Stored data
◆ ◆ ◆

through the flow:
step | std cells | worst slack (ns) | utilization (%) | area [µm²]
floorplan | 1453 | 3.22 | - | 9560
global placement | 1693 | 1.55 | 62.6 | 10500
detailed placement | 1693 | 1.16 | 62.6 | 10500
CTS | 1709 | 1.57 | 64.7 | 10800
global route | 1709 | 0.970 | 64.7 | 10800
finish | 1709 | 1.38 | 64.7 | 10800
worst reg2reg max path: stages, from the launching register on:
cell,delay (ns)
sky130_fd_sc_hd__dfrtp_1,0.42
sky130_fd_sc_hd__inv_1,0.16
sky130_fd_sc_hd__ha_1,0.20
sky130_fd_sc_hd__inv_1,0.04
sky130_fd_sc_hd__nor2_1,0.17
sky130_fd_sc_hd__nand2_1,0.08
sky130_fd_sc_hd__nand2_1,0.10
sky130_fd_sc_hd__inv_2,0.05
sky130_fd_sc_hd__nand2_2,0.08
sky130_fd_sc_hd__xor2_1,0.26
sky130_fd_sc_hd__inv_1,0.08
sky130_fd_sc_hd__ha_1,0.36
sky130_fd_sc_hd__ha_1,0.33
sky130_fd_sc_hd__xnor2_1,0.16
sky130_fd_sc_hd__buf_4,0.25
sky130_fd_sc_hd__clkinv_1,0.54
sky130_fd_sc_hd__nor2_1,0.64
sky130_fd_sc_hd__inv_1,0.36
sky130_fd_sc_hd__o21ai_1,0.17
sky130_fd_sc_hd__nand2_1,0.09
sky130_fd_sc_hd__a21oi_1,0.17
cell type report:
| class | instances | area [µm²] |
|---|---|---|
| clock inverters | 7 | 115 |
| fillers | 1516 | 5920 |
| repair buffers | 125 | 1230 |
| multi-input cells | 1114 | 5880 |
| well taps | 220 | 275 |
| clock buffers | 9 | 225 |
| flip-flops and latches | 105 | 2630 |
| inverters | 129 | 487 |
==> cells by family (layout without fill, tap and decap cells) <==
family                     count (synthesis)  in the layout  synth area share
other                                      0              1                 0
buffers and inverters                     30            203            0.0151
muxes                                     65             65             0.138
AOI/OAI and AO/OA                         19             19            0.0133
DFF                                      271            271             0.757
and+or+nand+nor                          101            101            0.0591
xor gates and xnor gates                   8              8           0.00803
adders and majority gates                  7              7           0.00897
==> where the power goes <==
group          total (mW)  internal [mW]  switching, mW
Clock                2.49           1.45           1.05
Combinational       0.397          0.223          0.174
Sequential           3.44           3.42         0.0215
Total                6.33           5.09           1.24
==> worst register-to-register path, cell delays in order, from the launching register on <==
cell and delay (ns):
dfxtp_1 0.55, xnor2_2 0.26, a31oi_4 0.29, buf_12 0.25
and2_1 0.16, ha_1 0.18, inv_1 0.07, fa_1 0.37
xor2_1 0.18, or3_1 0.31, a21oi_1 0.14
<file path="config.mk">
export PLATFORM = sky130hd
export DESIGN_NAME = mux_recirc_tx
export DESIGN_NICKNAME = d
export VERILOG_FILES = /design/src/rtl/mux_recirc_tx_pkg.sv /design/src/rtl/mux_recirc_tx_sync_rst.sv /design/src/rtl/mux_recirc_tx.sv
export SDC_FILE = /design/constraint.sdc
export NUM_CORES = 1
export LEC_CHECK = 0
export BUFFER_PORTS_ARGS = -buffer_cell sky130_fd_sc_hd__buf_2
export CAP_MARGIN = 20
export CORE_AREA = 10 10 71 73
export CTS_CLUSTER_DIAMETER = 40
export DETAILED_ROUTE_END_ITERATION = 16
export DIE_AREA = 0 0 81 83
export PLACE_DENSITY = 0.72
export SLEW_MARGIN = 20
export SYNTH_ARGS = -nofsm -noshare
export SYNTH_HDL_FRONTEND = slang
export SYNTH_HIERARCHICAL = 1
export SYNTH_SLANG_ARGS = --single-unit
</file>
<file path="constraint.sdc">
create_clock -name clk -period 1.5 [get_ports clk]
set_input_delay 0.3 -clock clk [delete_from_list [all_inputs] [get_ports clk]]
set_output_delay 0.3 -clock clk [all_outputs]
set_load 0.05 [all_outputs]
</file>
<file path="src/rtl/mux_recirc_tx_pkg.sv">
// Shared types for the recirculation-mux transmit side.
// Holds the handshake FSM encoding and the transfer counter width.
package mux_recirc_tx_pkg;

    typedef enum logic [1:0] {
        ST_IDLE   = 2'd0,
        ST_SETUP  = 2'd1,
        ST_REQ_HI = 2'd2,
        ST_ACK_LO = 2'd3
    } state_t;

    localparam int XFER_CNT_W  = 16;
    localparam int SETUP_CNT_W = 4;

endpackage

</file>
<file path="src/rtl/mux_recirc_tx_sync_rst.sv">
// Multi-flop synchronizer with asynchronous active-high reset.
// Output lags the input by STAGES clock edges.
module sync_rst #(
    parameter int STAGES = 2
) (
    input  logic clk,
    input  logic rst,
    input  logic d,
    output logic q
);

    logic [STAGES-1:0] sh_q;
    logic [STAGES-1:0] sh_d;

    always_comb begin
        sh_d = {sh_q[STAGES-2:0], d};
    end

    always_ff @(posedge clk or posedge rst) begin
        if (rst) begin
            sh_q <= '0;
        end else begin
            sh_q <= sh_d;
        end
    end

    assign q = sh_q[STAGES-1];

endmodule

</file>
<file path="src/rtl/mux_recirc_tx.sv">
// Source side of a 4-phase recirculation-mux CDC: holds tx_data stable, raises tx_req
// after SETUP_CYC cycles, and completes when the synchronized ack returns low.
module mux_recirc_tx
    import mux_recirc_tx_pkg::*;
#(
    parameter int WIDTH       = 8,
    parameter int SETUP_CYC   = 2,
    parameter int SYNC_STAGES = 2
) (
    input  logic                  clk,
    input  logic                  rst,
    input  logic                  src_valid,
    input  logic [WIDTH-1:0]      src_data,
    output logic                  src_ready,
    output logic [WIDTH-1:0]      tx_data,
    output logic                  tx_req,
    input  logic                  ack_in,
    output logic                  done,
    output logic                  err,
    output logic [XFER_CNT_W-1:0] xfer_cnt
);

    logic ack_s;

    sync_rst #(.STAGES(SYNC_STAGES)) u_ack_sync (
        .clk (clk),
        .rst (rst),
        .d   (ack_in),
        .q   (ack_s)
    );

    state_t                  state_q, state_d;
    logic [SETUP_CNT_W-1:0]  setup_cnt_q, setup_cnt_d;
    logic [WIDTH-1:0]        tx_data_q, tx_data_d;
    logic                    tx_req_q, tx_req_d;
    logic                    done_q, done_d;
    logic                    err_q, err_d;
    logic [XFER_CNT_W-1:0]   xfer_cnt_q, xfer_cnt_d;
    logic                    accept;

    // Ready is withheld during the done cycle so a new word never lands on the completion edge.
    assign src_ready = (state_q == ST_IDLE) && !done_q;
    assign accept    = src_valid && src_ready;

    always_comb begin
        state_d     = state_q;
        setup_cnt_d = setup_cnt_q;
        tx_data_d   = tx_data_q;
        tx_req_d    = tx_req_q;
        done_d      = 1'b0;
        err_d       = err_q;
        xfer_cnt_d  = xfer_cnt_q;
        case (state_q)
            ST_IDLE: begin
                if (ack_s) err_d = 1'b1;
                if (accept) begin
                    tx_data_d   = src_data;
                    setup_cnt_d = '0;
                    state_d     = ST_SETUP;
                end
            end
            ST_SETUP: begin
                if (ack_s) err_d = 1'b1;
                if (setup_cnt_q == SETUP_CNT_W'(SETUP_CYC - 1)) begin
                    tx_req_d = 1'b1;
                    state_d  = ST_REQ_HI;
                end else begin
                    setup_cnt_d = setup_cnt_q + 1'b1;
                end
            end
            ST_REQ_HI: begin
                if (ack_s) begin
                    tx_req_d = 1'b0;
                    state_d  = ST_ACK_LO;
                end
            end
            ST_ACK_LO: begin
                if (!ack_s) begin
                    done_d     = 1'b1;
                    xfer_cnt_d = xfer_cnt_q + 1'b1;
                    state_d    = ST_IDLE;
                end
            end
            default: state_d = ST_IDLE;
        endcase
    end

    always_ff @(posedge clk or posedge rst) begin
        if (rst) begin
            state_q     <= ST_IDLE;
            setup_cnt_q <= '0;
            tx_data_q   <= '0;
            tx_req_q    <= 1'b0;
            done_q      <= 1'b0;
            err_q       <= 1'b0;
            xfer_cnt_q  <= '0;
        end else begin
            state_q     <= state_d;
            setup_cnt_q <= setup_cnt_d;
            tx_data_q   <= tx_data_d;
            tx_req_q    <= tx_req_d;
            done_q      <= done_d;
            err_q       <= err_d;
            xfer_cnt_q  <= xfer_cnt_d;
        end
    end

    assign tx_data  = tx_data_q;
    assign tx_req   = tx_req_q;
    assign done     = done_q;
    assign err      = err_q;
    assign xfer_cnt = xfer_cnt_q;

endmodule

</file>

◆ ◆ ◆

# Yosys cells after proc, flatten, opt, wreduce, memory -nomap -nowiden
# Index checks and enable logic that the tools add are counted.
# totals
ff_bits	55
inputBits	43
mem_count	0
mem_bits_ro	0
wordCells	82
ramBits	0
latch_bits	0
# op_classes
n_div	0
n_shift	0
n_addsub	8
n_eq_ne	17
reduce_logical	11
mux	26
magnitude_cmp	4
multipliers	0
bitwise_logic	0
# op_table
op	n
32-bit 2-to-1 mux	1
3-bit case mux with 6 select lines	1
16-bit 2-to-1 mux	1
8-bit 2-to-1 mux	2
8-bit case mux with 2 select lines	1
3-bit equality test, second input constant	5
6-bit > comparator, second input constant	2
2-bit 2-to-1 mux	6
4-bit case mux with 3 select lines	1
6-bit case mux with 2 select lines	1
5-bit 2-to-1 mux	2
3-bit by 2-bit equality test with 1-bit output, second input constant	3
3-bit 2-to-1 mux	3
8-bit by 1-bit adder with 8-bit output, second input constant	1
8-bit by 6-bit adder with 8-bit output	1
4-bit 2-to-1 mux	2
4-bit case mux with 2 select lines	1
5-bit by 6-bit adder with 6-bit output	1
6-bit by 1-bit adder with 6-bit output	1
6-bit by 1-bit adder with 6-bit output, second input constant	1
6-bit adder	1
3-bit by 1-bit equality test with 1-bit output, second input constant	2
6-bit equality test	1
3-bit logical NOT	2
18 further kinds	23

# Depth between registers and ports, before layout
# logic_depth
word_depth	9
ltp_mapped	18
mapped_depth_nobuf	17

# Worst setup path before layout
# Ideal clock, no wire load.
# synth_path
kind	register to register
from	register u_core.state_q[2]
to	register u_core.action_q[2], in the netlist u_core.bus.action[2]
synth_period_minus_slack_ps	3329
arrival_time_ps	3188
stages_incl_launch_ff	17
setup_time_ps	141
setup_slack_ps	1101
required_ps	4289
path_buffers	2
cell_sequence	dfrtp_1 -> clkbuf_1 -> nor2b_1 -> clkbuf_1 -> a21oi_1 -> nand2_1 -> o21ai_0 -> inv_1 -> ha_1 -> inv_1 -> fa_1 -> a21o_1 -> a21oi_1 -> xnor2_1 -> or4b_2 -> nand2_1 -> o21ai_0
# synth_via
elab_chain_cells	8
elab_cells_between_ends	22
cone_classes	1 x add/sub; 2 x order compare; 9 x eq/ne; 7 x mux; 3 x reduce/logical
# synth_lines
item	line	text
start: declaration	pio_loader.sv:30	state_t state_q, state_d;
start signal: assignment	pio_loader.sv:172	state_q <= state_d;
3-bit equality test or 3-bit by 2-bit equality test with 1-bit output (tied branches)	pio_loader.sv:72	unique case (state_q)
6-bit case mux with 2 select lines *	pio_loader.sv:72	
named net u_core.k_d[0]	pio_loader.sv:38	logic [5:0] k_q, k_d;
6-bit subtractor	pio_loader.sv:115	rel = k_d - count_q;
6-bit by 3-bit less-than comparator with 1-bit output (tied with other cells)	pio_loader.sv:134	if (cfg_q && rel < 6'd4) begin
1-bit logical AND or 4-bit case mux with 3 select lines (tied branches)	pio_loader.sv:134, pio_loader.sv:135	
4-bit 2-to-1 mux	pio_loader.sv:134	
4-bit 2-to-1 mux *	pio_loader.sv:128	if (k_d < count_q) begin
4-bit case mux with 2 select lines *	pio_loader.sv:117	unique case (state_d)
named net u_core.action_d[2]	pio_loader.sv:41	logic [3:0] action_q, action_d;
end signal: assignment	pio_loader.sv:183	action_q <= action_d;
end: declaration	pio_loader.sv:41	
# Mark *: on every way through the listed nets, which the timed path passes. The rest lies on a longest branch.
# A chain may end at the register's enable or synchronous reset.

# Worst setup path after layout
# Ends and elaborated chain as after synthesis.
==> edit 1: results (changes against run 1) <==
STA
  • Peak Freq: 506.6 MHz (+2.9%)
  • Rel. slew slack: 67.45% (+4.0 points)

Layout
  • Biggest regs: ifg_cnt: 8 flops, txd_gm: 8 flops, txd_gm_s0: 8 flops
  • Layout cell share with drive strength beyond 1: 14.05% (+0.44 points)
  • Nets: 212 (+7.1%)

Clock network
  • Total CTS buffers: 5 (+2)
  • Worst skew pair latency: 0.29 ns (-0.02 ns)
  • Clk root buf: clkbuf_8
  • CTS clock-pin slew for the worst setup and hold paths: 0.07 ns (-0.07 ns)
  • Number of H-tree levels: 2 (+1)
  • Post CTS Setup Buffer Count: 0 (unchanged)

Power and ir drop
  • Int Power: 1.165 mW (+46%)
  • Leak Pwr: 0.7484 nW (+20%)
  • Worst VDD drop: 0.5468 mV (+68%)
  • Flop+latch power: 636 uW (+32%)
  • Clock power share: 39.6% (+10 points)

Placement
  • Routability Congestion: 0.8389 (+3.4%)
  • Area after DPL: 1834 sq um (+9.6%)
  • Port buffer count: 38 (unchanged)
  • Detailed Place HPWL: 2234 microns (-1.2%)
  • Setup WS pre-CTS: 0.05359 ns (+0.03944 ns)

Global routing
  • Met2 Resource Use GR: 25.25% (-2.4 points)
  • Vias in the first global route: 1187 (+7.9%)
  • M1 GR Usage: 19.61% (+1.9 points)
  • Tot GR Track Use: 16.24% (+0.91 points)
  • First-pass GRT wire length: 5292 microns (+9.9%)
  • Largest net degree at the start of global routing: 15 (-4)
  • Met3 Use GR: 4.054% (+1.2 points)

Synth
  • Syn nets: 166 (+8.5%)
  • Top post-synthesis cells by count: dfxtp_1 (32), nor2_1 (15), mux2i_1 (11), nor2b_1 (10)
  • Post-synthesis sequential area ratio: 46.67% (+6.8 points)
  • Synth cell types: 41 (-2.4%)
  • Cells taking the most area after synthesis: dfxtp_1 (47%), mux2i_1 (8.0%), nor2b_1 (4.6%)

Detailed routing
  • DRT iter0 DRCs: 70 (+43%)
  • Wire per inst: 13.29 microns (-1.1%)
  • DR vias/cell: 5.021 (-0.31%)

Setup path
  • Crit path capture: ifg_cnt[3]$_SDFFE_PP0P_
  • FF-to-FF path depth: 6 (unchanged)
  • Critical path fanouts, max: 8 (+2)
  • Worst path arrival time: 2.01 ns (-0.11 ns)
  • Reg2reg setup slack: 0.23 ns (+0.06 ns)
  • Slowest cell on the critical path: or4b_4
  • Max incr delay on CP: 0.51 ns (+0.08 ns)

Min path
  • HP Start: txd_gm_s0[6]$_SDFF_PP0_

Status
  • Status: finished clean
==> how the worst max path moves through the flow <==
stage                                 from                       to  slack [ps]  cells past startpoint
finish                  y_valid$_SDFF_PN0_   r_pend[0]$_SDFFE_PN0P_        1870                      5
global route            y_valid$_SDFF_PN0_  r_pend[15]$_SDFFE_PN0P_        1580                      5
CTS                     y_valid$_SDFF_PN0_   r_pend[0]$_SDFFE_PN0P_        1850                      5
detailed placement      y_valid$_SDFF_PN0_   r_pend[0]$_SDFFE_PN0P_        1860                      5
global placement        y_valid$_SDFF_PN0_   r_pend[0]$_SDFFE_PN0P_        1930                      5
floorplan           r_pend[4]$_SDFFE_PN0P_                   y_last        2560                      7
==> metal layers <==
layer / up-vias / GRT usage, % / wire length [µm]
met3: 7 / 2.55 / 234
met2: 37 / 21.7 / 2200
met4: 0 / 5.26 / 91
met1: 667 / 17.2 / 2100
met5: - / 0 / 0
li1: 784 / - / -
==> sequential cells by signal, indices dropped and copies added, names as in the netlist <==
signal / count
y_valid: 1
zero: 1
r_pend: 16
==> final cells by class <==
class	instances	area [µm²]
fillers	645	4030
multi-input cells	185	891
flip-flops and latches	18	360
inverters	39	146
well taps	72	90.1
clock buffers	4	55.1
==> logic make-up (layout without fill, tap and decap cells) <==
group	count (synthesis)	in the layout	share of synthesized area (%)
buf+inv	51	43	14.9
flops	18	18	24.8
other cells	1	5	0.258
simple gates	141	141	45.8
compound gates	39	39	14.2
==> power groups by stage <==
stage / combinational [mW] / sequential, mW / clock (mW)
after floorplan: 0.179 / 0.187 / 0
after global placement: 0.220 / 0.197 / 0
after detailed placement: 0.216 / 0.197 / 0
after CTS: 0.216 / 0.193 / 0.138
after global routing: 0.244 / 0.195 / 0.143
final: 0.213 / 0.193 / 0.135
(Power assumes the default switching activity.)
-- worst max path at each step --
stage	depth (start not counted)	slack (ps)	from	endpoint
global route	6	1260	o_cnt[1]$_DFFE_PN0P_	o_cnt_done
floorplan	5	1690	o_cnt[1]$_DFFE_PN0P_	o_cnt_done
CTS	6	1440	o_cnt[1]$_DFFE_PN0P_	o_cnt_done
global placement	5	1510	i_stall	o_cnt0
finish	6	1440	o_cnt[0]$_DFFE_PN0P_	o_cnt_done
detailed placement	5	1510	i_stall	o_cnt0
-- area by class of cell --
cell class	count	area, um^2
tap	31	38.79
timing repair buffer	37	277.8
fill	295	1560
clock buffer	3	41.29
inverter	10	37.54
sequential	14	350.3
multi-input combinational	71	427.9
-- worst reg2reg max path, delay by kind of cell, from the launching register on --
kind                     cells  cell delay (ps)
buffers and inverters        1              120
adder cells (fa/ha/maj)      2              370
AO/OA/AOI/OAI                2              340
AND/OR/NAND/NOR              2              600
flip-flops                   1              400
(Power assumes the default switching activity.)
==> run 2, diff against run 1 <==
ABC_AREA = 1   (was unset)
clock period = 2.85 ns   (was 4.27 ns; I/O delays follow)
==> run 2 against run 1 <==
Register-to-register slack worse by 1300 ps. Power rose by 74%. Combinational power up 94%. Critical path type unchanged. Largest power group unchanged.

◆ ◆ ◆

Task description: Which lines above run from the one containing "Nets: 212 (+7.1%)" to the one containing "46.67% (+6.8 points)"? Give them again exactly, both ends included.

Solution for this exercise:
  • Nets: 212 (+7.1%)

Clock network
  • Total CTS buffers: 5 (+2)
  • Worst skew pair latency: 0.29 ns (-0.02 ns)
  • Clk root buf: clkbuf_8
  • CTS clock-pin slew for the worst setup and hold paths: 0.07 ns (-0.07 ns)
  • Number of H-tree levels: 2 (+1)
  • Post CTS Setup Buffer Count: 0 (unchanged)

Power and ir drop
  • Int Power: 1.165 mW (+46%)
  • Leak Pwr: 0.7484 nW (+20%)
  • Worst VDD drop: 0.5468 mV (+68%)
  • Flop+latch power: 636 uW (+32%)
  • Clock power share: 39.6% (+10 points)

Placement
  • Routability Congestion: 0.8389 (+3.4%)
  • Area after DPL: 1834 sq um (+9.6%)
  • Port buffer count: 38 (unchanged)
  • Detailed Place HPWL: 2234 microns (-1.2%)
  • Setup WS pre-CTS: 0.05359 ns (+0.03944 ns)

Global routing
  • Met2 Resource Use GR: 25.25% (-2.4 points)
  • Vias in the first global route: 1187 (+7.9%)
  • M1 GR Usage: 19.61% (+1.9 points)
  • Tot GR Track Use: 16.24% (+0.91 points)
  • First-pass GRT wire length: 5292 microns (+9.9%)
  • Largest net degree at the start of global routing: 15 (-4)
  • Met3 Use GR: 4.054% (+1.2 points)

Synth
  • Syn nets: 166 (+8.5%)
  • Top post-synthesis cells by count: dfxtp_1 (32), nor2_1 (15), mux2i_1 (11), nor2b_1 (10)
  • Post-synthesis sequential area ratio: 46.67% (+6.8 points)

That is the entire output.